Phase transitions in transition-metal dichalcogenides with strain: Insights from first-principles calculations

It is well known that monolayer transition-metal dichalcogenides (MX$_2$, M = Mo, W and X = S, Se, Te) could exist in three common structures, i.e. 1$T$, 1$T'$, and 1$H$ phases. In order to reveal their possible phase transitions driven by biaxial strain, we use first-principles calculations to determine the energy landscapes associated with these three phases.
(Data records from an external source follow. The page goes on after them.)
--- src/rtl/huffman_pkg.sv ---
// Constants for the fixed canonical Huffman table: widths, per-symbol codes/lengths,
// the escape code, and the upper-case fold helper.
package huffman_pkg;

  localparam int CODE_W  = 10;
  localparam int LEN_W   = 4;
  localparam int ASCII_W = 7;

  localparam logic [CODE_W-1:0] CODE_SPACE = 10'b0000000000;
  localparam logic [CODE_W-1:0] CODE_E     = 10'b0000000001;
  localparam logic [CODE_W-1:0] CODE_T     = 10'b0000000100;
  localparam logic [CODE_W-1:0] CODE_A     = 10'b0000000101;
  localparam logic [CODE_W-1:0] CODE_O     = 10'b0000000110;
  localparam logic [CODE_W-1:0] CODE_I     = 10'b0000000111;
  localparam logic [CODE_W-1:0] CODE_N     = 10'b0000001000;
  localparam logic [CODE_W-1:0] CODE_S     = 10'b0000001001;
  localparam logic [CODE_W-1:0] CODE_H     = 10'b0000010100;
  localparam logic [CODE_W-1:0] CODE_R     = 10'b0000010101;
  localparam logic [CODE_W-1:0] CODE_D     = 10'b0000010110;
  localparam logic [CODE_W-1:0] CODE_L     = 10'b0000010111;
  localparam logic [CODE_W-1:0] CODE_C     = 10'b0000011000;
  localparam logic [CODE_W-1:0] CODE_U     = 10'b0000011001;
  localparam logic [CODE_W-1:0] CODE_M     = 10'b0000110100;
  localparam logic [CODE_W-1:0] CODE_W_SYM = 10'b0000110101;
  localparam logic [CODE_W-1:0] CODE_F     = 10'b0000110110;
  localparam logic [CODE_W-1:0] CODE_G     = 10'b0000110111;
  localparam logic [CODE_W-1:0] CODE_Y     = 10'b0000111000;
  localparam logic [CODE_W-1:0] CODE_P     = 10'b0000111001;
  localparam logic [CODE_W-1:0] CODE_B     = 10'b0000111010;
  localparam logic [CODE_W-1:0] CODE_V     = 10'b0000111011;
  localparam logic [CODE_W-1:0] CODE_K     = 10'b0001111000;
  localparam logic [CODE_W-1:0] CODE_J     = 10'b0001111001;
  localparam logic [CODE_W-1:0] CODE_X     = 10'b0011110100;
  localparam logic [CODE_W-1:0] CODE_Q     = 10'b0011110101;
  localparam logic [CODE_W-1:0] CODE_Z     = 10'b0011110110;
  localparam logic [CODE_W-1:0] ESC_CODE   = 10'b0011110111;

  localparam logic [LEN_W-1:0] LEN_3   = 4'd3;
  localparam logic [LEN_W-1:0] LEN_4   = 4'd4;
  localparam logic [LEN_W-1:0] LEN_5   = 4'd5;
  localparam logic [LEN_W-1:0] LEN_6   = 4'd6;
  localparam logic [LEN_W-1:0] LEN_7   = 4'd7;
  localparam logic [LEN_W-1:0] LEN_8   = 4'd8;
  localparam logic [LEN_W-1:0] ESC_LEN = 4'd8;

  // Only 'A'..'Z' are folded; setting bit 5 elsewhere would alias '@', '[' etc. onto letters.
  function automatic logic [ASCII_W-1:0] ascii_fold(input logic [ASCII_W-1:0] ch);
    if (ch >= 7'h41 && ch <= 7'h5A) return ch | 7'h20;
    else                            return ch;
  endfunction

endpackage

--- src/rtl/huffman_table_lut.sv ---
// Registered lookup of the fixed Huffman table: folds case, decodes via a case ROM,
// and registers code/length/escape with an asynchronous active-low clear.
module huffman_table_lut
  import huffman_pkg::*;
(
  input  logic               clk,
  input  logic               reset,
  input  logic [ASCII_W-1:0] ascii,
  output logic [CODE_W-1:0]  huffman_code,
  output logic [LEN_W-1:0]   bit_length,
  output logic               escape
);

  logic [ASCII_W-1:0] ascii_fold_w;
  logic [CODE_W-1:0]  code_d, code_q;
  logic [LEN_W-1:0]   len_d,  len_q;
  logic               esc_d,  esc_q;

  assign ascii_fold_w = ascii_fold(ascii);

  // Anything not listed falls through to the escape code, including 0x00.
  always_comb begin
    code_d = ESC_CODE;
    len_d  = ESC_LEN;
    esc_d  = 1'b1;
    unique case (ascii_fold_w)
      7'h20: begin code_d = CODE_SPACE; len_d = LEN_3; esc_d = 1'b0; end
      7'h65: begin code_d = CODE_E;     len_d = LEN_3; esc_d = 1'b0; end
      7'h74: begin code_d = CODE_T;     len_d = LEN_4; esc_d = 1'b0; end
      7'h61: begin code_d = CODE_A;     len_d = LEN_4; esc_d = 1'b0; end
      7'h6F: begin code_d = CODE_O;     len_d = LEN_4; esc_d = 1'b0; end
      7'h69: begin code_d = CODE_I;     len_d = LEN_4; esc_d = 1'b0; end
      7'h6E: begin code_d = CODE_N;     len_d = LEN_4; esc_d = 1'b0; end
      7'h73: begin code_d = CODE_S;     len_d = LEN_4; esc_d = 1'b0; end
      7'h68: begin code_d = CODE_H;     len_d = LEN_5; esc_d = 1'b0; end
      7'h72: begin code_d = CODE_R;     len_d = LEN_5; esc_d = 1'b0; end
      7'h64: begin code_d = CODE_D;     len_d = LEN_5; esc_d = 1'b0; end
      7'h6C: begin code_d = CODE_L;     len_d = LEN_5; esc_d = 1'b0; end
      7'h63: begin code_d = CODE_C;     len_d = LEN_5; esc_d = 1'b0; end
      7'h75: begin code_d = CODE_U;     len_d = LEN_5; esc_d = 1'b0; end
      7'h6D: begin code_d = CODE_M;     len_d = LEN_6; esc_d = 1'b0; end
      7'h77: begin code_d = CODE_W_SYM; len_d = LEN_6; esc_d = 1'b0; end
      7'h66: begin code_d = CODE_F;     len_d = LEN_6; esc_d = 1'b0; end
      7'h67: begin code_d = CODE_G;     len_d = LEN_6; esc_d = 1'b0; end
      7'h79: begin code_d = CODE_Y;     len_d = LEN_6; esc_d = 1'b0; end
      7'h70: begin code_d = CODE_P;     len_d = LEN_6; esc_d = 1'b0; end
      7'h62: begin code_d = CODE_B;     len_d = LEN_6; esc_d = 1'b0; end
      7'h76: begin code_d = CODE_V;     len_d = LEN_6; esc_d = 1'b0; end
      7'h6B: begin code_d = CODE_K;     len_d = LEN_7; esc_d = 1'b0; end
      7'h6A: begin code_d = CODE_J;     len_d = LEN_7; esc_d = 1'b0; end
      7'h78: begin code_d = CODE_X;     len_d = LEN_8; esc_d = 1'b0; end
      7'h71: begin code_d = CODE_Q;     len_d = LEN_8; esc_d = 1'b0; end
      7'h7A: begin code_d = CODE_Z;     len_d = LEN_8; esc_d = 1'b0; end
      default: ;
    endcase
  end

  // A zero length marks "no lookup yet" to the coder while reset is held.
  always_ff @(posedge clk or negedge reset) begin
    if (!reset) begin
      code_q <= '0;
      len_q  <= '0;
      esc_q  <= 1'b0;
    end else begin
      code_q <= code_d;
      len_q  <= len_d;
      esc_q  <= esc_d;
    end
  end

  assign huffman_code = code_q;
  assign bit_length   = len_q;
  assign escape       = esc_q;

endmodule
Due to its intrinsic dynamical instability, the centrosymmetric 1$T$ phase is known to be metastable and will transform into the 1$T'$ phase where pairs of metal atoms pull together toward each other. Moreover, controlling the metallic 1$T'$ and semiconducting 1$H$ phases is of particular interest as this can introduce novel opportunities in a series of applications. When a biaxial strain is simultaneously compressed along the zigzag direction and stretched along the armchair direction，phase transitions from 1$H$ to 1$T'$ have occurred in MSe$_2$ and MoTe$_2$, but for MSe$_2$ the biaxial strain is much difficult to realize in experiments. For WTe$_2$, the 1$T'$ structure will transform into the 1$H$ form when a biaxial strain is just compressed along the armchair direction. The transitions between 1$H$ and 1$T'$ phases could be attributed to the changes of metal-chalcogen bonds along the armchair direction by analyzing the Crystal Orbital Hamilton Population. Only half M-X bonds along the armchair direction is the main factor, because their lengths are robust in 1$T'$ phase and decrease in 1$H$ form with the tensile strain applied along the armchair direction. Our findings provide a guideline for the phase engineering of transition-metal dichalcogenides with biaxial strain.